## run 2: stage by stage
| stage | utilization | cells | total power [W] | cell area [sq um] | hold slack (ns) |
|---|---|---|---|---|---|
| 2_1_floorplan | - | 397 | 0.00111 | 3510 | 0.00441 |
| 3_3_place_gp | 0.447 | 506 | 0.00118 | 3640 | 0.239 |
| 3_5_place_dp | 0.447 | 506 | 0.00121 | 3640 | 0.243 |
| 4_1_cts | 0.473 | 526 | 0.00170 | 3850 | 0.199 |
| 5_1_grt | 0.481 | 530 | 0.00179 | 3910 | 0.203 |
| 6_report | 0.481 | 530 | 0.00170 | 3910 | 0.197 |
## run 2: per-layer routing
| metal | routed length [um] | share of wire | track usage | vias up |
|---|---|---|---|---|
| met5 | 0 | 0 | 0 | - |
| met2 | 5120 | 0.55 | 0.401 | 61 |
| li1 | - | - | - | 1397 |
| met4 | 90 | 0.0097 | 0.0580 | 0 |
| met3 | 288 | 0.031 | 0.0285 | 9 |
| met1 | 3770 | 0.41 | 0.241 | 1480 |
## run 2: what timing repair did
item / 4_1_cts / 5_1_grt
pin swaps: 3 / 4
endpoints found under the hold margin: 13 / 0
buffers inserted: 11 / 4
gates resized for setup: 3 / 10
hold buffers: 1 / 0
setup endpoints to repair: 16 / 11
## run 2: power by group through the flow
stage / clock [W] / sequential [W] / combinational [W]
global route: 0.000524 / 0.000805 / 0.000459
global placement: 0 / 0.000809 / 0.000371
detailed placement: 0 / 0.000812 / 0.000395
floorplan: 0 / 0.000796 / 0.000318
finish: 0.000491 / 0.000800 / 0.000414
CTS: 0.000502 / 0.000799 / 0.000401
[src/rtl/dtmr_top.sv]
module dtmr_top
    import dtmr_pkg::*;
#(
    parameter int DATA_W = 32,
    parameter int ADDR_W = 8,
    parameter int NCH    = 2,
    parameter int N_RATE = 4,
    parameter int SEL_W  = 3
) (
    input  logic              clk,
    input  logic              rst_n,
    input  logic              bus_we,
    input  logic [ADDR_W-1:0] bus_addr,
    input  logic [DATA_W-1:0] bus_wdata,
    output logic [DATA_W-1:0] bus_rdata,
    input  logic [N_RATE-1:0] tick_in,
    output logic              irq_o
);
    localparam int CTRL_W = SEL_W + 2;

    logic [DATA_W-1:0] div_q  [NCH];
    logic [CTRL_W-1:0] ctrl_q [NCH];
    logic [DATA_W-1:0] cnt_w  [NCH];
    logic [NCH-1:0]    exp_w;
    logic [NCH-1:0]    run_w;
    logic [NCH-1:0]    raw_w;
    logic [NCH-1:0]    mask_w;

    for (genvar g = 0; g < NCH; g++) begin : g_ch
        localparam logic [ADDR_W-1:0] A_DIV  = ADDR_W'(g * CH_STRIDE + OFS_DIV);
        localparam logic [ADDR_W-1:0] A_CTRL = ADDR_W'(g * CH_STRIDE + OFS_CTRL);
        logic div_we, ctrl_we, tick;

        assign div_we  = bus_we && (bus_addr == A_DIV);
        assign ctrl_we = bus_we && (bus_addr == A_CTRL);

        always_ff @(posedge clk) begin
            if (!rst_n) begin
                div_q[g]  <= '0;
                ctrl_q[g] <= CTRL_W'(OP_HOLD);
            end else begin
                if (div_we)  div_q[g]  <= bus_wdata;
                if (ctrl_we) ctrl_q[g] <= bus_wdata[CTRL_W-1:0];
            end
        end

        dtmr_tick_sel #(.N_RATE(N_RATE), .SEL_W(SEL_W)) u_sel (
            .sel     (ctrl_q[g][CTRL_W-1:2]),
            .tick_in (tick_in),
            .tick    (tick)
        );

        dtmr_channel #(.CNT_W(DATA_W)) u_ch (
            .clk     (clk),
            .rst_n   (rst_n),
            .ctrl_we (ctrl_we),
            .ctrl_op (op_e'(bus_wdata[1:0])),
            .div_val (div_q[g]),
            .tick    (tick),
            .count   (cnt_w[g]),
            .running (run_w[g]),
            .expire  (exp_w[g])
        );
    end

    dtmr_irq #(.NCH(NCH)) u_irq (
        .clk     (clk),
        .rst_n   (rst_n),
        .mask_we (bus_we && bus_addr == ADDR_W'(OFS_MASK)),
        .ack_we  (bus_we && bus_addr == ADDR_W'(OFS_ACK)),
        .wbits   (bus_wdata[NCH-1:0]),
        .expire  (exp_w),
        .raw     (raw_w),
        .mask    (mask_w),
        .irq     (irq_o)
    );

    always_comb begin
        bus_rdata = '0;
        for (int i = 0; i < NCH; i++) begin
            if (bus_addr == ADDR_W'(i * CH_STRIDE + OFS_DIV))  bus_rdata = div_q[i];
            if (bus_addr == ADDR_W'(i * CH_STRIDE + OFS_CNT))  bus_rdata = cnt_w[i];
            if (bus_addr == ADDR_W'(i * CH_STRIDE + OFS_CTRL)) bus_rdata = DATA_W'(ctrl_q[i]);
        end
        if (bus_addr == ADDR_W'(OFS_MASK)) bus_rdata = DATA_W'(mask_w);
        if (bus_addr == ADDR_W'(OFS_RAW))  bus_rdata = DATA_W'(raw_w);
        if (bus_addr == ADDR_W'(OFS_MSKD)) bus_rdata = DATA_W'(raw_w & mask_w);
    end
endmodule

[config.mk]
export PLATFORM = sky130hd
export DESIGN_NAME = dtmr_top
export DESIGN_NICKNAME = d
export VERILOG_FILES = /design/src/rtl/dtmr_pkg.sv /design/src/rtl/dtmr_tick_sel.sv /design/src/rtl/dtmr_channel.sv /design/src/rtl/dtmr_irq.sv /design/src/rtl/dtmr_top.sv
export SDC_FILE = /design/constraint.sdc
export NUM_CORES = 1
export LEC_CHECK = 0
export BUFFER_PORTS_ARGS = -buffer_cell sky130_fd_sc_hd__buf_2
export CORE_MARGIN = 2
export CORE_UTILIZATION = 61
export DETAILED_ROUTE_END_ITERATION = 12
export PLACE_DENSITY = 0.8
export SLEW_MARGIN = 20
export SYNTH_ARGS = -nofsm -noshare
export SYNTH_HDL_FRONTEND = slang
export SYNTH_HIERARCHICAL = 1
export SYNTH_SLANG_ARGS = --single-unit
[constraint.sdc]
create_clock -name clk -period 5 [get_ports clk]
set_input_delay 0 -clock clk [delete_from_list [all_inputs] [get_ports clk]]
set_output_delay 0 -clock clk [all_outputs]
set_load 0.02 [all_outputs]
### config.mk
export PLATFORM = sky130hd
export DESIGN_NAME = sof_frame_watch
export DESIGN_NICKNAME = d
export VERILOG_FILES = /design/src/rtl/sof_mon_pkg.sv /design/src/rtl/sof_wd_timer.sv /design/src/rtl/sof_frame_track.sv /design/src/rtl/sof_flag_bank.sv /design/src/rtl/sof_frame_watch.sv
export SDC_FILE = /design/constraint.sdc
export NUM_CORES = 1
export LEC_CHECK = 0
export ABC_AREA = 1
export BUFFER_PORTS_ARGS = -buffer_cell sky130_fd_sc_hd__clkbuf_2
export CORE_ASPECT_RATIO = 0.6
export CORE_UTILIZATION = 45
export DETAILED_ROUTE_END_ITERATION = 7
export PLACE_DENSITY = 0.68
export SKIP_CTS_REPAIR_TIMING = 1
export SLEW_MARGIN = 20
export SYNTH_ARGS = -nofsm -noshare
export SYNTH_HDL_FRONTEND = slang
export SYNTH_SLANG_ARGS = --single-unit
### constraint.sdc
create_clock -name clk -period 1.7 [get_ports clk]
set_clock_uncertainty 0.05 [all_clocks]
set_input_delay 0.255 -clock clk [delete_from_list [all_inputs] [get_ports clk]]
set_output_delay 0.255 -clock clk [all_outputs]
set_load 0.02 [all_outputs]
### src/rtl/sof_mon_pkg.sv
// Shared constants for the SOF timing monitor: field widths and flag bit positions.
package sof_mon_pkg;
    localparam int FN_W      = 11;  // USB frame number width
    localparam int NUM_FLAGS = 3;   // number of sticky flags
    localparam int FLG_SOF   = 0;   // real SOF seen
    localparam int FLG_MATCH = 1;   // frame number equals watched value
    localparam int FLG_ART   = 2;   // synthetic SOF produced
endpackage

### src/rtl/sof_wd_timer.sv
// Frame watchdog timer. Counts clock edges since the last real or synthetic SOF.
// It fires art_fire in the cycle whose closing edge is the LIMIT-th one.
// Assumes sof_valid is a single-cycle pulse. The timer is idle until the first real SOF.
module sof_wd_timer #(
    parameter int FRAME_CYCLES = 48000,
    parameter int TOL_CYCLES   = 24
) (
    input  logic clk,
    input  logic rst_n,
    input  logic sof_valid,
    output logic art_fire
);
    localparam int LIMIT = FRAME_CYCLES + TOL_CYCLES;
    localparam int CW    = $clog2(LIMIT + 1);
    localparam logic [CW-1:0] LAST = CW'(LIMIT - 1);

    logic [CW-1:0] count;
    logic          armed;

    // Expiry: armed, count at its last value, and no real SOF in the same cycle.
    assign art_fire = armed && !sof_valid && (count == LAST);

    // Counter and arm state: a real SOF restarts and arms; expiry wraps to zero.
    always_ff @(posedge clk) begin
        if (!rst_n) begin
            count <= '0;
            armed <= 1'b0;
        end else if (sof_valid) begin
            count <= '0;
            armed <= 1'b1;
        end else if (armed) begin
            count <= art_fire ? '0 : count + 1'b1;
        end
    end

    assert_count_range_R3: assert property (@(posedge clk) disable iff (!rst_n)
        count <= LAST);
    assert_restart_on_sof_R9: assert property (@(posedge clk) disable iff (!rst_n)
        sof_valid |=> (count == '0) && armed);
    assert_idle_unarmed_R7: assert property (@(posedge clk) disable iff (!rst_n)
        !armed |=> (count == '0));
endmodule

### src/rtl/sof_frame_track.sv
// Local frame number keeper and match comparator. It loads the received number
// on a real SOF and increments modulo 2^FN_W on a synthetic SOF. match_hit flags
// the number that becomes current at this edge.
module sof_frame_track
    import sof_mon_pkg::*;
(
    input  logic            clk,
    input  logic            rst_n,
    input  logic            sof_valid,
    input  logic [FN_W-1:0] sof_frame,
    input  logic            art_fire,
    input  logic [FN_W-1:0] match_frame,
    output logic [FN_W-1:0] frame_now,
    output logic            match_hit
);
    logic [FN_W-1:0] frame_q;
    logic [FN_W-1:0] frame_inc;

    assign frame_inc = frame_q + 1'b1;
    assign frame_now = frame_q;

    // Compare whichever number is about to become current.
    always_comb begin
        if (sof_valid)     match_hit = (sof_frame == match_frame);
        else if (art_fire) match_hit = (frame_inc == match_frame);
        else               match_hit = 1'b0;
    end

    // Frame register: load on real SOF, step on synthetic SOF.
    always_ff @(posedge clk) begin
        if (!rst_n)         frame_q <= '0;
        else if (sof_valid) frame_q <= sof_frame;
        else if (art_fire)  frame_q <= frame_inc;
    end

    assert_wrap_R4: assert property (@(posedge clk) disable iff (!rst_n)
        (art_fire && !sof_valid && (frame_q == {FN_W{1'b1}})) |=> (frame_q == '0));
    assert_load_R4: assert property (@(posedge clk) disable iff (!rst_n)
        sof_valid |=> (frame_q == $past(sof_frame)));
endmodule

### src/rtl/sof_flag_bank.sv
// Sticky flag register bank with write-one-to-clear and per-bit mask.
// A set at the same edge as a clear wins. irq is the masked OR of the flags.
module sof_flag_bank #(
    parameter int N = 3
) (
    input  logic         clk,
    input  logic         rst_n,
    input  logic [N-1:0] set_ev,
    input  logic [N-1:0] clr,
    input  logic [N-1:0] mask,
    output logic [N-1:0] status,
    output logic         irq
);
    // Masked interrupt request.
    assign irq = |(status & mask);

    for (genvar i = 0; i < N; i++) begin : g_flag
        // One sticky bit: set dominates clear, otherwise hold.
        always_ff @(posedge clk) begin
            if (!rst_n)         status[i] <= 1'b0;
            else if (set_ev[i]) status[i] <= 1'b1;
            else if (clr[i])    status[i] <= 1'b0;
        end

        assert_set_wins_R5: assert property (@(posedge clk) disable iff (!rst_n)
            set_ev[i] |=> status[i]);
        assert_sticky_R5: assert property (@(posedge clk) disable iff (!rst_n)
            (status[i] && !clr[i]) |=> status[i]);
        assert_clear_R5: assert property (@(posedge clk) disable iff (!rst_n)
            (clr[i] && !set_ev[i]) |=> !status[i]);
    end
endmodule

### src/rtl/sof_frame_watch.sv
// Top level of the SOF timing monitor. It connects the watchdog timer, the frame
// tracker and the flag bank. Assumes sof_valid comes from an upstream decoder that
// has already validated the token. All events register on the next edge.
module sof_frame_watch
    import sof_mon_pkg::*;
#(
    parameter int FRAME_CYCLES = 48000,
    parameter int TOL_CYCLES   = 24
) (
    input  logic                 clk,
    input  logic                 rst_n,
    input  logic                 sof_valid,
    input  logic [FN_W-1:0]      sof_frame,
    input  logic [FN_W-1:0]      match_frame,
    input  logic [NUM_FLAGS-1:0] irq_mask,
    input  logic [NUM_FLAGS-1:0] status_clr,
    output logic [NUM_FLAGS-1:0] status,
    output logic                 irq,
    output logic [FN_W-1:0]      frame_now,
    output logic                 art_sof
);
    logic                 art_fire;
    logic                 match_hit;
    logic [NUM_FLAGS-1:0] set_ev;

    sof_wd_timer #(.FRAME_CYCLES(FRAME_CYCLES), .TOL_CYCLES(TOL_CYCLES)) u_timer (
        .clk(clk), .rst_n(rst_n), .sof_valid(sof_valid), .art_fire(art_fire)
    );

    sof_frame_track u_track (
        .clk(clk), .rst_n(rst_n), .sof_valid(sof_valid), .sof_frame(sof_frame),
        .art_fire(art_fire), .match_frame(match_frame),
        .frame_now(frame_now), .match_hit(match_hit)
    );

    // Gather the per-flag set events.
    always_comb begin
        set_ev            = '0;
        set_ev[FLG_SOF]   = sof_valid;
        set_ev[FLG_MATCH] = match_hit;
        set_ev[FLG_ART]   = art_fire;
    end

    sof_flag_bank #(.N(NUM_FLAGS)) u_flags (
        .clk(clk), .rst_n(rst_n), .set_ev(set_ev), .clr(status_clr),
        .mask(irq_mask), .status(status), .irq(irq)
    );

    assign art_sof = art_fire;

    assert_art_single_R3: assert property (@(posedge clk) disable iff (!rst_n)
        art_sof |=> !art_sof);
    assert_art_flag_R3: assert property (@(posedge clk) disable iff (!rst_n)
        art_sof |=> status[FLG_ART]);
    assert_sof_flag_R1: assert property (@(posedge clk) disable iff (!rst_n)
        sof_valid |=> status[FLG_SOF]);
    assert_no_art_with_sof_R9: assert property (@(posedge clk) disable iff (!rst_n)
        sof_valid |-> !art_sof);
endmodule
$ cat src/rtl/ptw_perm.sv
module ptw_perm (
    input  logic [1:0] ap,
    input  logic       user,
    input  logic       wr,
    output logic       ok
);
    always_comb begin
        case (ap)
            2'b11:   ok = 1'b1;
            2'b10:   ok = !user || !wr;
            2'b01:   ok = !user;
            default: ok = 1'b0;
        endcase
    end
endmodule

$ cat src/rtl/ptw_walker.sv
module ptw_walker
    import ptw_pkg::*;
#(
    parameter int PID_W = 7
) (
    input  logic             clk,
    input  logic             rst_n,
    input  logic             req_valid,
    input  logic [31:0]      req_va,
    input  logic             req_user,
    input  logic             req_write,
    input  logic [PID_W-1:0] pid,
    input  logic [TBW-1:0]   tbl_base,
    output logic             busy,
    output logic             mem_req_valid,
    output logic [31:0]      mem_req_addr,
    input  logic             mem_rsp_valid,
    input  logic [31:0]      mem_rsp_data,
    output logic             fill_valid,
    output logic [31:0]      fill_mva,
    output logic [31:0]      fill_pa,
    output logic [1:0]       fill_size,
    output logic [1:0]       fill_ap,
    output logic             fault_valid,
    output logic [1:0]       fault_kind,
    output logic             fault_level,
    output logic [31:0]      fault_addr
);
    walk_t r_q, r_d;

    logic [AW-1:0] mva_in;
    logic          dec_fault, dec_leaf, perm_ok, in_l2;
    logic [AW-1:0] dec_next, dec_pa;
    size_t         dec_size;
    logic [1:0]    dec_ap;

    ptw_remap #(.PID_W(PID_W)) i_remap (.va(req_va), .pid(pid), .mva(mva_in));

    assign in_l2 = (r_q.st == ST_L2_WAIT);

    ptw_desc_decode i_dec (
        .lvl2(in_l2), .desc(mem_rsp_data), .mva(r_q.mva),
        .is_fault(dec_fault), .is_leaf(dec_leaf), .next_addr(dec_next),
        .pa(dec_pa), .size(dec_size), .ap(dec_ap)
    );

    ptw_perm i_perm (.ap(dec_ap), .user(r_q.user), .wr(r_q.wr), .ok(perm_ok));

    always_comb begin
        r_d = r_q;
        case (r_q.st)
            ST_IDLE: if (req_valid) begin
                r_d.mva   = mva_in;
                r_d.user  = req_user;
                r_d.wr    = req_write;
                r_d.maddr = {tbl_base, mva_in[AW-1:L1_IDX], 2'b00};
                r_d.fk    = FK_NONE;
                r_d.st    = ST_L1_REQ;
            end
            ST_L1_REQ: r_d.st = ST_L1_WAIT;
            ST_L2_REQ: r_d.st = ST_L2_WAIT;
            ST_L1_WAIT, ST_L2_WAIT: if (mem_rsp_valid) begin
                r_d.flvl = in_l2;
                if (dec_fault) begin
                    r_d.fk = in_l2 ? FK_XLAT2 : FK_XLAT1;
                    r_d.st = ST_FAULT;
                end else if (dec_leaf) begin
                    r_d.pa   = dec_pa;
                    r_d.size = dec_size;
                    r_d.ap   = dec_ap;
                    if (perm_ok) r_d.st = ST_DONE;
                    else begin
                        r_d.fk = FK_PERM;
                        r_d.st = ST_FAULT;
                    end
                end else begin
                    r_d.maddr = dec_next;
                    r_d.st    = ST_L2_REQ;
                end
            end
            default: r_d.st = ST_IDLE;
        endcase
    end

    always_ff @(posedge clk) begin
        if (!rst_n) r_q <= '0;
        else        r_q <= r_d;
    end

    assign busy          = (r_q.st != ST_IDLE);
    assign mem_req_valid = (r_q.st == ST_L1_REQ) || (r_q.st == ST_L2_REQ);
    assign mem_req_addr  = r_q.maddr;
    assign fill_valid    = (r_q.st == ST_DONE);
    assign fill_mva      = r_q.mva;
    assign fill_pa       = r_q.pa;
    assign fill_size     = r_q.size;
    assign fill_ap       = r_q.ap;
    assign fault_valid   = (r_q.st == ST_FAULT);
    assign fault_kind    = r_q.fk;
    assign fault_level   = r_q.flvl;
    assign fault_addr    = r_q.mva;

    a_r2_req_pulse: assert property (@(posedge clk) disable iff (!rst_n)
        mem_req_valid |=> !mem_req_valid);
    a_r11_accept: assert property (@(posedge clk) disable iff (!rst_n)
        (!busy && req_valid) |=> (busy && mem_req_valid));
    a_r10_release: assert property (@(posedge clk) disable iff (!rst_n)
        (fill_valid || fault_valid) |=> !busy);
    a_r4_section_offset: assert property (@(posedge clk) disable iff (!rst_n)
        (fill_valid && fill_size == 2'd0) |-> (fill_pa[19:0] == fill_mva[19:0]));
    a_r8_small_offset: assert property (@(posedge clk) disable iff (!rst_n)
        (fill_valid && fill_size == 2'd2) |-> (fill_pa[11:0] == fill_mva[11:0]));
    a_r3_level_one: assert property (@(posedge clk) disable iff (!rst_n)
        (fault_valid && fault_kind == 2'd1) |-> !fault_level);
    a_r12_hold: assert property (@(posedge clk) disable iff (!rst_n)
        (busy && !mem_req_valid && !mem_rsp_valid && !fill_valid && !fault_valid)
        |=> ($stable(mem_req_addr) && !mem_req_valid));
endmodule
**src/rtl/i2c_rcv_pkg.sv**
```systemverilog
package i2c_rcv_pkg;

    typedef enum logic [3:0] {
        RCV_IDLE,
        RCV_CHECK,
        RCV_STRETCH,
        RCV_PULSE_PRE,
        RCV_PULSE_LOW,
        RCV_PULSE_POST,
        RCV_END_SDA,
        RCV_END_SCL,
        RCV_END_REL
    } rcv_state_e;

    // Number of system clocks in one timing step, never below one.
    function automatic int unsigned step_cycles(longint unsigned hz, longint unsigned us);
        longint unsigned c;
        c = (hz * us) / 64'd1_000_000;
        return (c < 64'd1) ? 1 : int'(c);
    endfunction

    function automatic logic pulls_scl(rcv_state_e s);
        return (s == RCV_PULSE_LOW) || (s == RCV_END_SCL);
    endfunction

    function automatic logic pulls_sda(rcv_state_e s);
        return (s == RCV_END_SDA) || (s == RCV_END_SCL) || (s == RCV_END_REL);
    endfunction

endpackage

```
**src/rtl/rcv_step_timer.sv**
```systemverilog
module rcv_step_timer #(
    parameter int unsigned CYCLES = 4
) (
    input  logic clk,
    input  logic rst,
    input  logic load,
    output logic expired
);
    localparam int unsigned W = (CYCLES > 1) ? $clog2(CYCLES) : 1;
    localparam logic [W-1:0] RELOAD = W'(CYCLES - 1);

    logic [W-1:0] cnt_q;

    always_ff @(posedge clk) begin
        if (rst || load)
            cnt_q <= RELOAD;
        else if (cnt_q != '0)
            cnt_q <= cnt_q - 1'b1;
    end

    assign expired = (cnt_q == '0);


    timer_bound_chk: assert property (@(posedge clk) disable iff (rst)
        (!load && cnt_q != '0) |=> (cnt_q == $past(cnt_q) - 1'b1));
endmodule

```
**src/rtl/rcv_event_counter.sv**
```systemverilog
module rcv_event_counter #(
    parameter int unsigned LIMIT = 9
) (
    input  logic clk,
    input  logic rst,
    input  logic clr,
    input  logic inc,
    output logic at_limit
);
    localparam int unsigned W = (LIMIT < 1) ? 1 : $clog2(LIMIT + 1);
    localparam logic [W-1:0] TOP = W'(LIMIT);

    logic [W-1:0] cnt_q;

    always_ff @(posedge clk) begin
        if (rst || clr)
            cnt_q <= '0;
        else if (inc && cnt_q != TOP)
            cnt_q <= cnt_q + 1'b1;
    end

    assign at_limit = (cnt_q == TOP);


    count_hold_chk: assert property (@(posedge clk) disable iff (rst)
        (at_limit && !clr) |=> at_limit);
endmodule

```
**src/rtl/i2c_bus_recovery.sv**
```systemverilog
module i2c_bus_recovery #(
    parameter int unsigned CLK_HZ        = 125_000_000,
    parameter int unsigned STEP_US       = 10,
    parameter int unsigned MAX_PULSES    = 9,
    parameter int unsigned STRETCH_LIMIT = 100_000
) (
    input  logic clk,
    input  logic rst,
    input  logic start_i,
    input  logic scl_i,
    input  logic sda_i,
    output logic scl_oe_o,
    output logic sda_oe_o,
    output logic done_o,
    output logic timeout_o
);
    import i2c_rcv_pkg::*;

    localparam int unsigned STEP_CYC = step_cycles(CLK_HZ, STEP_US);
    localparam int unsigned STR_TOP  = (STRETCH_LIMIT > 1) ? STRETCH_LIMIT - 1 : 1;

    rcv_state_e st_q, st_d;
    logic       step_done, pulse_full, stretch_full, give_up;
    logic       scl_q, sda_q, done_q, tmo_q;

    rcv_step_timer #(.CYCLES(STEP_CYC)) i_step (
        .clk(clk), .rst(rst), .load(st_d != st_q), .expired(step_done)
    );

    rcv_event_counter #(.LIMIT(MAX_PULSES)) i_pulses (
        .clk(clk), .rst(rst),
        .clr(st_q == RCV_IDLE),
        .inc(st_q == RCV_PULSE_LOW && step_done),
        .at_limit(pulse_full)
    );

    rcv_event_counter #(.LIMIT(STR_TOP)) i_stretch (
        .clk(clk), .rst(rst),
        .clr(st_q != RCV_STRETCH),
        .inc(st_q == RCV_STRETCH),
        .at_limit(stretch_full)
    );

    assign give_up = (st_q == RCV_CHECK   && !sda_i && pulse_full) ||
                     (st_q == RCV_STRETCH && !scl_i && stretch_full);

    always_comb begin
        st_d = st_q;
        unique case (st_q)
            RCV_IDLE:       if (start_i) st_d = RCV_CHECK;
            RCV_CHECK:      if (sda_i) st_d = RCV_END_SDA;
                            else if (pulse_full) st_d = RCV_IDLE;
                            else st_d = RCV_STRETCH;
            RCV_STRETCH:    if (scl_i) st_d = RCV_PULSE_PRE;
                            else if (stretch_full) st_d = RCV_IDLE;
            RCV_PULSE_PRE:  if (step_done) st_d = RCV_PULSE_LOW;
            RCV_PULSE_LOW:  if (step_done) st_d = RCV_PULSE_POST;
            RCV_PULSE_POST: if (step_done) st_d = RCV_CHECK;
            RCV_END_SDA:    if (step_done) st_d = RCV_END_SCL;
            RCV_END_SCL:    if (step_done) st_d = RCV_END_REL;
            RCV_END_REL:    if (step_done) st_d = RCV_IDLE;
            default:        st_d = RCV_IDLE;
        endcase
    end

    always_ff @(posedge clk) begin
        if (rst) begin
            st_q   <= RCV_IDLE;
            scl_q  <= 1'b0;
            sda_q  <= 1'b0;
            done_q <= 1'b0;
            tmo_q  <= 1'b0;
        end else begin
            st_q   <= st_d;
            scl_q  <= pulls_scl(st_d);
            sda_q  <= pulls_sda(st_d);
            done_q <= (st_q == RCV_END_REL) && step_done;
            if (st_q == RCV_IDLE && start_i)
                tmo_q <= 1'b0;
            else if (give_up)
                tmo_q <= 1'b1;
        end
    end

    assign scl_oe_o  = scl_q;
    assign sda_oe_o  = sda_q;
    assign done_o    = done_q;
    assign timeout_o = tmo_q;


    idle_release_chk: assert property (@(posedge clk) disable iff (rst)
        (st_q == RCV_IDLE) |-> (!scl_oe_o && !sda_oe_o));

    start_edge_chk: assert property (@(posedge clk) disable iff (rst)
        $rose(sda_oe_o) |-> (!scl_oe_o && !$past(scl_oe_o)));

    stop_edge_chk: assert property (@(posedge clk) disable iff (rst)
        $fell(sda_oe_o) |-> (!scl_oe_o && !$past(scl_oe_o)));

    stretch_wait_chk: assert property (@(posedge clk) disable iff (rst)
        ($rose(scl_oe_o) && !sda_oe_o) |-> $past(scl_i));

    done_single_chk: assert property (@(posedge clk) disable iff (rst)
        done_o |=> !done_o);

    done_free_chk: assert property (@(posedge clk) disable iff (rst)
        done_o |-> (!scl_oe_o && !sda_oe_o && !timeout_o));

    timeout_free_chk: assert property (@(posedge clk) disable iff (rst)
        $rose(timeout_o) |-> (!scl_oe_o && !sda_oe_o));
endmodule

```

──────────

- [REQUIRED ACTION]:
Each line above that has the word "constraint" must be copied.

- [RESULT BELOW]:
export SDC_FILE = /design/constraint.sdc
[constraint.sdc]
export SDC_FILE = /design/constraint.sdc
### constraint.sdc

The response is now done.